Work item :: Copy every line of the entries that includes the word "localparam".

Information ::

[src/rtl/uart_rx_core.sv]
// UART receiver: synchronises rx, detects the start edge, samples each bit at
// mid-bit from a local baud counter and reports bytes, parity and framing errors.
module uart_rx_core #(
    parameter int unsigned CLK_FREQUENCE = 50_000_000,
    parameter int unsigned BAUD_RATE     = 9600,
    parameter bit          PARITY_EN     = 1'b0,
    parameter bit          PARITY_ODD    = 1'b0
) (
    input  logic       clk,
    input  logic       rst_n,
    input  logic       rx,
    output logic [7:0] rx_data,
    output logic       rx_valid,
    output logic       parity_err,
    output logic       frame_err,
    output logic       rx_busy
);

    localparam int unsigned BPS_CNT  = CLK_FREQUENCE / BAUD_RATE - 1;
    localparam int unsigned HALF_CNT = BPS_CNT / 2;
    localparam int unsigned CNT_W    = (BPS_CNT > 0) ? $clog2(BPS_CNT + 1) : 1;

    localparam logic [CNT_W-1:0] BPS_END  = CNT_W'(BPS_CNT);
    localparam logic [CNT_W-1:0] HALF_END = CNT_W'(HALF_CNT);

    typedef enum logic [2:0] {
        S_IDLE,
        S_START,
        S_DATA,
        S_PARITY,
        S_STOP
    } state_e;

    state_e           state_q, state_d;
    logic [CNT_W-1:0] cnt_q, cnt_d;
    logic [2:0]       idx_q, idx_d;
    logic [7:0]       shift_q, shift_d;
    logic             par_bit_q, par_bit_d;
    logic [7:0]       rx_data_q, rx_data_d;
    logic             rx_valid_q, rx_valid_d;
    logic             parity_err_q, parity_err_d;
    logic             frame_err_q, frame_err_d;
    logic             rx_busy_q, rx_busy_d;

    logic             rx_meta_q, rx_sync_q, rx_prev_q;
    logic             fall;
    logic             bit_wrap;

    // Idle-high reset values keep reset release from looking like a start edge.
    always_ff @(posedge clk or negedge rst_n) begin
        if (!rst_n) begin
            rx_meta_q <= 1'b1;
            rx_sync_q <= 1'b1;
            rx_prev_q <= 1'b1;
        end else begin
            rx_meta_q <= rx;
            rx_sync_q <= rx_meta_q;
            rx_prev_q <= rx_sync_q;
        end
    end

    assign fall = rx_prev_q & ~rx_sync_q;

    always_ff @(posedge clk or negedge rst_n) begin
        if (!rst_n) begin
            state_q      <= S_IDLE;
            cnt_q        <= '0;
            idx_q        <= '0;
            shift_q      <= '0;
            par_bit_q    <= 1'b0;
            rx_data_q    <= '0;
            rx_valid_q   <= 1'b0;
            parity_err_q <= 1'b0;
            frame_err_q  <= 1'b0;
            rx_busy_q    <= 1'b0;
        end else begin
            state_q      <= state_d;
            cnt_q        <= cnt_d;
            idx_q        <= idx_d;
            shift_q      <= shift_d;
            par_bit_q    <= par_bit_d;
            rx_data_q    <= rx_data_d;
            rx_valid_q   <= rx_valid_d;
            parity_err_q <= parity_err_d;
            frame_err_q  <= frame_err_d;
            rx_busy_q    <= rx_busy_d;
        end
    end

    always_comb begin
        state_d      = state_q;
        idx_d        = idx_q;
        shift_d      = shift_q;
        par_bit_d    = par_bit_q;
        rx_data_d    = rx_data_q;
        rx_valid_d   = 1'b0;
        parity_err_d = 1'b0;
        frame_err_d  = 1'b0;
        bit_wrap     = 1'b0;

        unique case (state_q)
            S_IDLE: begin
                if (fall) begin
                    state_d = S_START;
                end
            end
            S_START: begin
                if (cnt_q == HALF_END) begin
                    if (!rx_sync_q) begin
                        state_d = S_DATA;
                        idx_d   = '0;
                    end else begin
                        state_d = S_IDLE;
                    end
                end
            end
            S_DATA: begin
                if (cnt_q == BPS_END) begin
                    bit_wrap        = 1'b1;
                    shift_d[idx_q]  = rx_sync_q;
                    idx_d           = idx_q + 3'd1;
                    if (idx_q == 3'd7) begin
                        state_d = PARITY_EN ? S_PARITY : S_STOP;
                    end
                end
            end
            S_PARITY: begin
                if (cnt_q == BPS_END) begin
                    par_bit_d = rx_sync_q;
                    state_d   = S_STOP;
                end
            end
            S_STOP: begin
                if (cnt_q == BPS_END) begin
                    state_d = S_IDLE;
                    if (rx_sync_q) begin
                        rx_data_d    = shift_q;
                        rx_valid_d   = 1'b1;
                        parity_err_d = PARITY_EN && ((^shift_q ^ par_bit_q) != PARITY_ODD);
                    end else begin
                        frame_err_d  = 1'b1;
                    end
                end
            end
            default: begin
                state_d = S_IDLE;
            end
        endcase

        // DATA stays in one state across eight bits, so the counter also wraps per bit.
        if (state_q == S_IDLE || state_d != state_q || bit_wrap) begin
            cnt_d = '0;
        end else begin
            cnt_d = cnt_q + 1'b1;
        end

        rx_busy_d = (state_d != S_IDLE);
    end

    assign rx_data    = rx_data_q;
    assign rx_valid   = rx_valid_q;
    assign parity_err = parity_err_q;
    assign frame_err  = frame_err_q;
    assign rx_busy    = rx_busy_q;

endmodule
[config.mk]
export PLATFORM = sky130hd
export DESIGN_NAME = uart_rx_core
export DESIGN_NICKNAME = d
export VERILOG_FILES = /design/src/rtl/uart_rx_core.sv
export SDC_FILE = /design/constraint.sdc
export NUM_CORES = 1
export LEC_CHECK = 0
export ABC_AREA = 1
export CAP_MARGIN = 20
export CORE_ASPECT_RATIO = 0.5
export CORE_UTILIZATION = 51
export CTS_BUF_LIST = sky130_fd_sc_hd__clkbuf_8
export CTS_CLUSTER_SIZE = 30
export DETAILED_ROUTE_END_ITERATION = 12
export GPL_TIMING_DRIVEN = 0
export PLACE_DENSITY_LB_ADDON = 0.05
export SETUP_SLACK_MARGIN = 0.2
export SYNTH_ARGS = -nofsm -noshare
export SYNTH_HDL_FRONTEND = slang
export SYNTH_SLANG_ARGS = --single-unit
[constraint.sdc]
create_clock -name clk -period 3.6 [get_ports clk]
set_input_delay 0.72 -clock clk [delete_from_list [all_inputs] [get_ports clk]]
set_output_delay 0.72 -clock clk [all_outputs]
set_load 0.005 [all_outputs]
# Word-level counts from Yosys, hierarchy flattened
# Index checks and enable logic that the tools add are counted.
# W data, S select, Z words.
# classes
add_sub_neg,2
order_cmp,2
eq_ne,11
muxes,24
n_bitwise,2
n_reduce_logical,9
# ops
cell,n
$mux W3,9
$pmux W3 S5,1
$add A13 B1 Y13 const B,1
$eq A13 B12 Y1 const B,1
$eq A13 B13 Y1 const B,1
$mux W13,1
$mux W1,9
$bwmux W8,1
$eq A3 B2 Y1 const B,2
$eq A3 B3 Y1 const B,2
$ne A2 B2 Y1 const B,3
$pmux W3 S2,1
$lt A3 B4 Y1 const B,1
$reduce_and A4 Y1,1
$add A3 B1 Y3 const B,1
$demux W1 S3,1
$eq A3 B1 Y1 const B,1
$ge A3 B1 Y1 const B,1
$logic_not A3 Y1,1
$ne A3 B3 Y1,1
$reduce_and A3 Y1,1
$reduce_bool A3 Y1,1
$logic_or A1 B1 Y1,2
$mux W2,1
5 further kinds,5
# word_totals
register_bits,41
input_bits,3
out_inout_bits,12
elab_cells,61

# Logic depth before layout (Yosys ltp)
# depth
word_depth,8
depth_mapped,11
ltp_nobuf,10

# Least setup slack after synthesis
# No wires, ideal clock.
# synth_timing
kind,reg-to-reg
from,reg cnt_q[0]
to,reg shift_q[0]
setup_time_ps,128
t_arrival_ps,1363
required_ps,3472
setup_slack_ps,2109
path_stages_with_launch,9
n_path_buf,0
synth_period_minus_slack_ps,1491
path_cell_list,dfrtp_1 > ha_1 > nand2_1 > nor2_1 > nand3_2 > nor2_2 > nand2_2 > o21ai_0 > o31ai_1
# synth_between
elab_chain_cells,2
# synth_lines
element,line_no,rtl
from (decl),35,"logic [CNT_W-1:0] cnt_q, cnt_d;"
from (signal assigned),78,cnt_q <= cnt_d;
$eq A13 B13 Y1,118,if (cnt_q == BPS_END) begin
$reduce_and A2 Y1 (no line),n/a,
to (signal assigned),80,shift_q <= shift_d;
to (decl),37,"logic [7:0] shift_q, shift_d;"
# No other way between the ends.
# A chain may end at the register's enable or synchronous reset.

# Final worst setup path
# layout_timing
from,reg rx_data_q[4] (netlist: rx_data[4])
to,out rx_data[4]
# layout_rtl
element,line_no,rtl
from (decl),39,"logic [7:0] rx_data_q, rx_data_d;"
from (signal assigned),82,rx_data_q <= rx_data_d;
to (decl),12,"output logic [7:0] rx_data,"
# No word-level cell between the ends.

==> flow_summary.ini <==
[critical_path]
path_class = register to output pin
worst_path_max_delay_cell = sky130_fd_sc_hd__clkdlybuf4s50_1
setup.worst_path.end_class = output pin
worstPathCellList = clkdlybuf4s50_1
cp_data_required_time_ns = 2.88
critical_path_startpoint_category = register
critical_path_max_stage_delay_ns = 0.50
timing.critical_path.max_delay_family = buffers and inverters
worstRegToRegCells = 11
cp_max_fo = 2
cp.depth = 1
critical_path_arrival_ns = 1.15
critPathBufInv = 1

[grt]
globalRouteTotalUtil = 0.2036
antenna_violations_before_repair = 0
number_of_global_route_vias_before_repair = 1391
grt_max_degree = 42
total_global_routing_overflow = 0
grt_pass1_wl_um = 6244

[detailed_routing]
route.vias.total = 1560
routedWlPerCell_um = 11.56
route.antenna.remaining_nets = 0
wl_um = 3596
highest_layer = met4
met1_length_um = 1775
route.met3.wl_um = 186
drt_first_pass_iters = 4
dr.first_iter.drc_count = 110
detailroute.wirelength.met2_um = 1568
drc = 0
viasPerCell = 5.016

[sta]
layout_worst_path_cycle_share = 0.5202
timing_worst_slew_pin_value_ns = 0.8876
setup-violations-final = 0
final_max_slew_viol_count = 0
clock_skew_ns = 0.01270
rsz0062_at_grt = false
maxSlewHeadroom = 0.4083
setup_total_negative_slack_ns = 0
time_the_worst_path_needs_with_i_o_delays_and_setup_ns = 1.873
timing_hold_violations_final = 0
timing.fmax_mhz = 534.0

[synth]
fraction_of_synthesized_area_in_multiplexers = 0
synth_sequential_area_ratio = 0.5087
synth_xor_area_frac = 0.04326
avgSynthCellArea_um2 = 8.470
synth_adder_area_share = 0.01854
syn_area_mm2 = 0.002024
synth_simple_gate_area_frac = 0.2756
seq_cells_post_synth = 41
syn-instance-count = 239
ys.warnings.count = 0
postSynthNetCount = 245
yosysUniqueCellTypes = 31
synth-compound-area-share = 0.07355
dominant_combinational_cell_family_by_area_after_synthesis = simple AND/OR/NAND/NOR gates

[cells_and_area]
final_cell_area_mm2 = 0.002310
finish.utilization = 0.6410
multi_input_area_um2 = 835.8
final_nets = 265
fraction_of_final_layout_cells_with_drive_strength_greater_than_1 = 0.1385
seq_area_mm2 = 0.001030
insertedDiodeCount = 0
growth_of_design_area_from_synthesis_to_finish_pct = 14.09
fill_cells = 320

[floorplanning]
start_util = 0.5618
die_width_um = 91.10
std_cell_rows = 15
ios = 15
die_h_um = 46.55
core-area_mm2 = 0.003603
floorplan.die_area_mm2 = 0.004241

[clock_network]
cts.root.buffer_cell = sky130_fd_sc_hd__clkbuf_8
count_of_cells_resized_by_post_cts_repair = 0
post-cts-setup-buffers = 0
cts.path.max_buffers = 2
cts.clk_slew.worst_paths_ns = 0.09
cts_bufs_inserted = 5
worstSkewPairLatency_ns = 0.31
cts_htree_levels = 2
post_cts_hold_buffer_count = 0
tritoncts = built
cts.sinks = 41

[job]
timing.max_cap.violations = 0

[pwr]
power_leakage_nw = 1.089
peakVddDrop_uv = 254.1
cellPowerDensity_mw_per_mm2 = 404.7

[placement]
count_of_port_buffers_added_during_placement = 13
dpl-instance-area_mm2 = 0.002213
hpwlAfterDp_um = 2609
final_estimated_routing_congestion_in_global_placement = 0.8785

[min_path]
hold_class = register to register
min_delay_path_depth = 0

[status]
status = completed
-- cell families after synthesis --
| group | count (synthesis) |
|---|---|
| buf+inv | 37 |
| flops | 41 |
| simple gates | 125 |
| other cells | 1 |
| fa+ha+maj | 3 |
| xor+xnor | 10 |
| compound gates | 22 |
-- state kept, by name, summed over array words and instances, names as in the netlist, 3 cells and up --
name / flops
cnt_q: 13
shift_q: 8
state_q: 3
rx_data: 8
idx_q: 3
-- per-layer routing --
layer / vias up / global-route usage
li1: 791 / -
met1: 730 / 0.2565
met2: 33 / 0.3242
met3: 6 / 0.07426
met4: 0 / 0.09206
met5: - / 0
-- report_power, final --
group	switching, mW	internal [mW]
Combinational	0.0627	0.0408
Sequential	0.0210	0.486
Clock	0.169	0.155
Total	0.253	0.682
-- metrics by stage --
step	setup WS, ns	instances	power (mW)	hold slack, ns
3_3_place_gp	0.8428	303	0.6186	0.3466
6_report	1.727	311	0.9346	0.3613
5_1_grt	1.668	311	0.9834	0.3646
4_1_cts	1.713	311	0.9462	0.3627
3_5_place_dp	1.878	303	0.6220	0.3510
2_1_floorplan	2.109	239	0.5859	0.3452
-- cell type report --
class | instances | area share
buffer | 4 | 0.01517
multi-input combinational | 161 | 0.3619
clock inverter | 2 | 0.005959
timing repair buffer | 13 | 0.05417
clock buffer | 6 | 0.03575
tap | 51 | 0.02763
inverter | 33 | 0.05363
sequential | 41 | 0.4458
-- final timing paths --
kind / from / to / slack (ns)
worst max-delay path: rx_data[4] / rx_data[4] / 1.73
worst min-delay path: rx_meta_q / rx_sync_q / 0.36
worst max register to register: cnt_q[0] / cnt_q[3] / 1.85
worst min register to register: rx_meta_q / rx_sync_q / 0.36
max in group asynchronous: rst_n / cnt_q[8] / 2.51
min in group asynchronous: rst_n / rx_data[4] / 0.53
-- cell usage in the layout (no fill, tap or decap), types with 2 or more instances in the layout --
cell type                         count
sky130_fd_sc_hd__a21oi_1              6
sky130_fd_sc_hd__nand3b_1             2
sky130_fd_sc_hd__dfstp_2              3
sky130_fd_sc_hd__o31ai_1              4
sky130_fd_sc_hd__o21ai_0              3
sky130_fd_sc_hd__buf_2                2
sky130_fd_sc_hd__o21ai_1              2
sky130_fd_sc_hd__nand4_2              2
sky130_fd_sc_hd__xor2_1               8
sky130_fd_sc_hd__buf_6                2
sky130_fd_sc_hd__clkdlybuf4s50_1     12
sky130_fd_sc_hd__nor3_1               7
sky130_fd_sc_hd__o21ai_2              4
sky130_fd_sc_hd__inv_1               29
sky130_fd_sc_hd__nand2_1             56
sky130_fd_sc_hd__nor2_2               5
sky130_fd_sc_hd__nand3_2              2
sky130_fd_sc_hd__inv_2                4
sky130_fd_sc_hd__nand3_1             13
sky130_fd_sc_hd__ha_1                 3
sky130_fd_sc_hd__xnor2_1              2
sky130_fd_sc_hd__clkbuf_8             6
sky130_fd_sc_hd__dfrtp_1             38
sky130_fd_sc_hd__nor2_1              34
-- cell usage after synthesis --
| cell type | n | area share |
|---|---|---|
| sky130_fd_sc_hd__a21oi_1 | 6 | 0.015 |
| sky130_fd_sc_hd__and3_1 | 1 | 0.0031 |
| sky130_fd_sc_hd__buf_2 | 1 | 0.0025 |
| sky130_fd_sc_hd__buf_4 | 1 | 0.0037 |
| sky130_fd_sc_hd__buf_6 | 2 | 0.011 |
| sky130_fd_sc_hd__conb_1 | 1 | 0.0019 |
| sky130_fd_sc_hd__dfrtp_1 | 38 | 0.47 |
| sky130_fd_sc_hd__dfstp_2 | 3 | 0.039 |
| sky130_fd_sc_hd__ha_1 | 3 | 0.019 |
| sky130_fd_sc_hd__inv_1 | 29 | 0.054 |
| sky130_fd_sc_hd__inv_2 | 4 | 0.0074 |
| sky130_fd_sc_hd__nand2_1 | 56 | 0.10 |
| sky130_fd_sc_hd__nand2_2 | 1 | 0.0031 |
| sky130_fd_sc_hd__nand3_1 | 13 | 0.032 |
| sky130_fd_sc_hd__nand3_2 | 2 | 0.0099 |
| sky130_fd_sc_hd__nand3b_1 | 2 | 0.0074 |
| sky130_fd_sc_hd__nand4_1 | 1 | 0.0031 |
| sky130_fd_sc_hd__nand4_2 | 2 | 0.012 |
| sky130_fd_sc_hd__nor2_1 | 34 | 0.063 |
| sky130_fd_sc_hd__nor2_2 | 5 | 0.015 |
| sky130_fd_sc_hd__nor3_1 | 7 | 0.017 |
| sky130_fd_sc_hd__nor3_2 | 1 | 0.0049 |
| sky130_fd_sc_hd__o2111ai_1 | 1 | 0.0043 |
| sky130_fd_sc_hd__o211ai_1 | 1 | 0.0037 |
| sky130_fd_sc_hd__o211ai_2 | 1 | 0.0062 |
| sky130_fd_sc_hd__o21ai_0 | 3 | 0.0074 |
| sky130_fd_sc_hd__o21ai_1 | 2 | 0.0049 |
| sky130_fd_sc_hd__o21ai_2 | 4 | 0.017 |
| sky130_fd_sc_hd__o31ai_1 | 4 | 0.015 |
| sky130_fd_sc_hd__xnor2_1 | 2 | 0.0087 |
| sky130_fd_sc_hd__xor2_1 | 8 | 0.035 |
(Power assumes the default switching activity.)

---

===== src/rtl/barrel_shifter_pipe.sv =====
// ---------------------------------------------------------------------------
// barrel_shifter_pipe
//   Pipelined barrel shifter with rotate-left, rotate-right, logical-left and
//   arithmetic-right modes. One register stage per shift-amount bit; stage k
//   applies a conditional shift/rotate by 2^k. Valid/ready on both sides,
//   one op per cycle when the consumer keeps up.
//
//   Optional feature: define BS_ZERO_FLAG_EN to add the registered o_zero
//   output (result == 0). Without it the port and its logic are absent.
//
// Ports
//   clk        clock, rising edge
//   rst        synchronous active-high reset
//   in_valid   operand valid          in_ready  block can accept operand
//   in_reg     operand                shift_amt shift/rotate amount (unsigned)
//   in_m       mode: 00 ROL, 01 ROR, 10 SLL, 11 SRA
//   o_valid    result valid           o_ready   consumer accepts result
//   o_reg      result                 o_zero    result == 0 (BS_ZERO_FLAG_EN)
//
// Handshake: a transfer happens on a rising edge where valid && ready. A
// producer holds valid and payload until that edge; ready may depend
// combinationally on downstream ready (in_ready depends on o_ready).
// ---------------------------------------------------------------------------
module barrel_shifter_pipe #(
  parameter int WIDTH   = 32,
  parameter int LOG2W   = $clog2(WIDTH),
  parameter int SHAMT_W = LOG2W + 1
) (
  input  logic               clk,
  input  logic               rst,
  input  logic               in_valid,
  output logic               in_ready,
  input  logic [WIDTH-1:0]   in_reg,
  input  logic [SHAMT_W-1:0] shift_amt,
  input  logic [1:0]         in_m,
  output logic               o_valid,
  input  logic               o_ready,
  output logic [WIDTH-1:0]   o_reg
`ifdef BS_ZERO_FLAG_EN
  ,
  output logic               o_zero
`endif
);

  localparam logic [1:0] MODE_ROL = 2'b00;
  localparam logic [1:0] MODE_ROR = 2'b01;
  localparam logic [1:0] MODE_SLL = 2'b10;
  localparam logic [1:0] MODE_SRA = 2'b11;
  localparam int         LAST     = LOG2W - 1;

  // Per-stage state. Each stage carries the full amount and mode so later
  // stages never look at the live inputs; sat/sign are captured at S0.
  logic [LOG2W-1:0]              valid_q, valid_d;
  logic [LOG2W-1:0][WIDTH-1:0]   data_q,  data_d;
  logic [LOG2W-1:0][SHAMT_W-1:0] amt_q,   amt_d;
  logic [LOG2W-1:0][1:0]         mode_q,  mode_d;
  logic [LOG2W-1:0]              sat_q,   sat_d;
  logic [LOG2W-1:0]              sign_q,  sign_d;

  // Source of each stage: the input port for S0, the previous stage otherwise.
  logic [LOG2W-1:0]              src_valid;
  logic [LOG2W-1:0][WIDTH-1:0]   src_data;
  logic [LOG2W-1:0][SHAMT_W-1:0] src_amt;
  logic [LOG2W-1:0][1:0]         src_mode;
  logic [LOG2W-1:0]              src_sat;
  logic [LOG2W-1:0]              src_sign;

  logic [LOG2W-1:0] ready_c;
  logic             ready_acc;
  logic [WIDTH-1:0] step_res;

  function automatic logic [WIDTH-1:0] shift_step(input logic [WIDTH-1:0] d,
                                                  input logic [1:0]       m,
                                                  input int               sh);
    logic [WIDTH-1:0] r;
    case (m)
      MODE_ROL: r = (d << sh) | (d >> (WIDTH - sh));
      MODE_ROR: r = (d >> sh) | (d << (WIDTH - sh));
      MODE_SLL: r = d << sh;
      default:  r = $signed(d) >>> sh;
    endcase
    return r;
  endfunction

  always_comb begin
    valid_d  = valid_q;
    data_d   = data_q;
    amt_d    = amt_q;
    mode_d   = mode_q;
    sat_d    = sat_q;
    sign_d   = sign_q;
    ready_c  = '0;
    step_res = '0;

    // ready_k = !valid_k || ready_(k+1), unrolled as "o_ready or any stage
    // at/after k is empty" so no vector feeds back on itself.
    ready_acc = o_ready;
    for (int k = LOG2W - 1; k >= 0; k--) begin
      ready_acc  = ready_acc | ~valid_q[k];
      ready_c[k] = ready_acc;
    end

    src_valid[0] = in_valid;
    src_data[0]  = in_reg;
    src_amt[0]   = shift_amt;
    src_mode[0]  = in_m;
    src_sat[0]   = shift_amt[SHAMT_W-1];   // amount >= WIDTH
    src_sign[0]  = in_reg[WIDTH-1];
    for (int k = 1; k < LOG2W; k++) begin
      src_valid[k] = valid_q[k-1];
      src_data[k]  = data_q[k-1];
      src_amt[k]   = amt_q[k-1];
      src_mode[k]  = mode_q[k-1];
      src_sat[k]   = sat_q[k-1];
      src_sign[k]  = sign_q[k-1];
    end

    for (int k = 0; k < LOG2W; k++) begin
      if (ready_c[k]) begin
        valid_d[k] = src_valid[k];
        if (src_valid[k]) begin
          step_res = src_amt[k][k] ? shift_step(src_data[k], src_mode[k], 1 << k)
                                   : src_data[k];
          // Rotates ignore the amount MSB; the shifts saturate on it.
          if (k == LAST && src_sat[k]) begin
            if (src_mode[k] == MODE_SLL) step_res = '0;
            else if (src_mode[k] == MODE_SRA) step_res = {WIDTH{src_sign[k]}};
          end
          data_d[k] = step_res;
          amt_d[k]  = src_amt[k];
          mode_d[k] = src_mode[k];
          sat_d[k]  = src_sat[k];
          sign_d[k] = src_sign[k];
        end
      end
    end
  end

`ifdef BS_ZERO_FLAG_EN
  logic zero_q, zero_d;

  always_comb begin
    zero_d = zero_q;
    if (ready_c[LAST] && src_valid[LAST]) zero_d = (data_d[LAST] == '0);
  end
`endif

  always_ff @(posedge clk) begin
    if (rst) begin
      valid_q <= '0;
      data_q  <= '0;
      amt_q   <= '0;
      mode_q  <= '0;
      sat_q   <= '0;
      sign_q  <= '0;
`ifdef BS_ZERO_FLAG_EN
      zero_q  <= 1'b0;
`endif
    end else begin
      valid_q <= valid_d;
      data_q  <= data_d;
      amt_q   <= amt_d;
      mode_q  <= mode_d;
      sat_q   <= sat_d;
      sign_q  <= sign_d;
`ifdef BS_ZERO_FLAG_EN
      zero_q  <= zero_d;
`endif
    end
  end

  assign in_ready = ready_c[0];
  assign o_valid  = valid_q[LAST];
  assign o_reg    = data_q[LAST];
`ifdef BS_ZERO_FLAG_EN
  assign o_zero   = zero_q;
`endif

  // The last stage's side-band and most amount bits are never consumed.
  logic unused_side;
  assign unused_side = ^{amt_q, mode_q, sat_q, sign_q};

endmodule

* * *

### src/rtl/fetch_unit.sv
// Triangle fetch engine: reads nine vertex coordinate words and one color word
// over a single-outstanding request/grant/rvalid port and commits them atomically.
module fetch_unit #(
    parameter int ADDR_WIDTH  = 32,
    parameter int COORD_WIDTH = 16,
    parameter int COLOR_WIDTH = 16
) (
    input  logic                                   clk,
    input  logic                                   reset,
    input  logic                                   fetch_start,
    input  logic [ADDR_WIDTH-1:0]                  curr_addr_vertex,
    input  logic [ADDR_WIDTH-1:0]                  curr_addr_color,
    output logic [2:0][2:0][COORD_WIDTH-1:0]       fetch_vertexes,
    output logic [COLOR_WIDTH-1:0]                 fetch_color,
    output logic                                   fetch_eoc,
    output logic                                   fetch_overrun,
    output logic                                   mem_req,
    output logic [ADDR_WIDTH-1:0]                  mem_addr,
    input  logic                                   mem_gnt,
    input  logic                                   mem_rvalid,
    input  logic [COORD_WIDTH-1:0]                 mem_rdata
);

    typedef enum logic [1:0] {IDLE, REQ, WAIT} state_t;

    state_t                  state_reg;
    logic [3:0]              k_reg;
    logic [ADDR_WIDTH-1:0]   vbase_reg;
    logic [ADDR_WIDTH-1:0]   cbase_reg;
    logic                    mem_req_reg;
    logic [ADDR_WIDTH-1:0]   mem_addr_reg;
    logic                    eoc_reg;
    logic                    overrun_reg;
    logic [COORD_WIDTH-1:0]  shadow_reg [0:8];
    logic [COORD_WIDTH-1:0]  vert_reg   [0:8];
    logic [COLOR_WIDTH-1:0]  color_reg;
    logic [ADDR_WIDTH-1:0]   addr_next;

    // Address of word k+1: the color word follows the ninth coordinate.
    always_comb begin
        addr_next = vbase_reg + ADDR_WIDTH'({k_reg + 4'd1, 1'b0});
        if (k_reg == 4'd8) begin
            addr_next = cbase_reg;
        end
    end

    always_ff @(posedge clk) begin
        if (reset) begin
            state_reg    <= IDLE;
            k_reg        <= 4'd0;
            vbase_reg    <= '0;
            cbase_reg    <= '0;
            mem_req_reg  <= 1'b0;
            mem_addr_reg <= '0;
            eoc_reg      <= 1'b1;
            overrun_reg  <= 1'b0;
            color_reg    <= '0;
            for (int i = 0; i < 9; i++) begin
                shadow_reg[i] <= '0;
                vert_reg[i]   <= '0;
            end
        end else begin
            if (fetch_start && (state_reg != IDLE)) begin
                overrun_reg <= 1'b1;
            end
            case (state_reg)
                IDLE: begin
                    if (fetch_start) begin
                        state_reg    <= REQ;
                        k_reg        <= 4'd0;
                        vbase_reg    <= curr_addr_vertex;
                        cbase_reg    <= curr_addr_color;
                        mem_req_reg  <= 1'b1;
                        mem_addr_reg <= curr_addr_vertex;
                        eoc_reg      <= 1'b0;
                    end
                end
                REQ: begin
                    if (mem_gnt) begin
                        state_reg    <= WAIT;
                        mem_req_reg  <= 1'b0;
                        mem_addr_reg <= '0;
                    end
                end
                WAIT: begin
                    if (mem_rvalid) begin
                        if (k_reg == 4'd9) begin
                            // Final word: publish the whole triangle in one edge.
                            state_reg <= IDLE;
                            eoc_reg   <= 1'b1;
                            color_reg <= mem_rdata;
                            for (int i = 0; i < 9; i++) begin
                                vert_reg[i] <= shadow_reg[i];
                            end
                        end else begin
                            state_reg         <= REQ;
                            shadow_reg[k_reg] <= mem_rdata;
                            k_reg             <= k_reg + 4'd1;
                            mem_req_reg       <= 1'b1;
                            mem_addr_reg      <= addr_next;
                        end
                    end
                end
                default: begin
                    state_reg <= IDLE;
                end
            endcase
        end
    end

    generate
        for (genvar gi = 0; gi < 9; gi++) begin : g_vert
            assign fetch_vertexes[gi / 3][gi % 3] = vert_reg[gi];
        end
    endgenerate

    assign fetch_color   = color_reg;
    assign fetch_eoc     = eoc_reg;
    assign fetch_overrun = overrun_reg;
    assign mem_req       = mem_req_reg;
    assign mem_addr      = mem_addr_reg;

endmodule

Exercise output ::
    localparam int unsigned BPS_CNT  = CLK_FREQUENCE / BAUD_RATE - 1;
    localparam int unsigned HALF_CNT = BPS_CNT / 2;
    localparam int unsigned CNT_W    = (BPS_CNT > 0) ? $clog2(BPS_CNT + 1) : 1;
    localparam logic [CNT_W-1:0] BPS_END  = CNT_W'(BPS_CNT);
    localparam logic [CNT_W-1:0] HALF_END = CNT_W'(HALF_CNT);
  localparam logic [1:0] MODE_ROL = 2'b00;
  localparam logic [1:0] MODE_ROR = 2'b01;
  localparam logic [1:0] MODE_SLL = 2'b10;
  localparam logic [1:0] MODE_SRA = 2'b11;
  localparam int         LAST     = LOG2W - 1;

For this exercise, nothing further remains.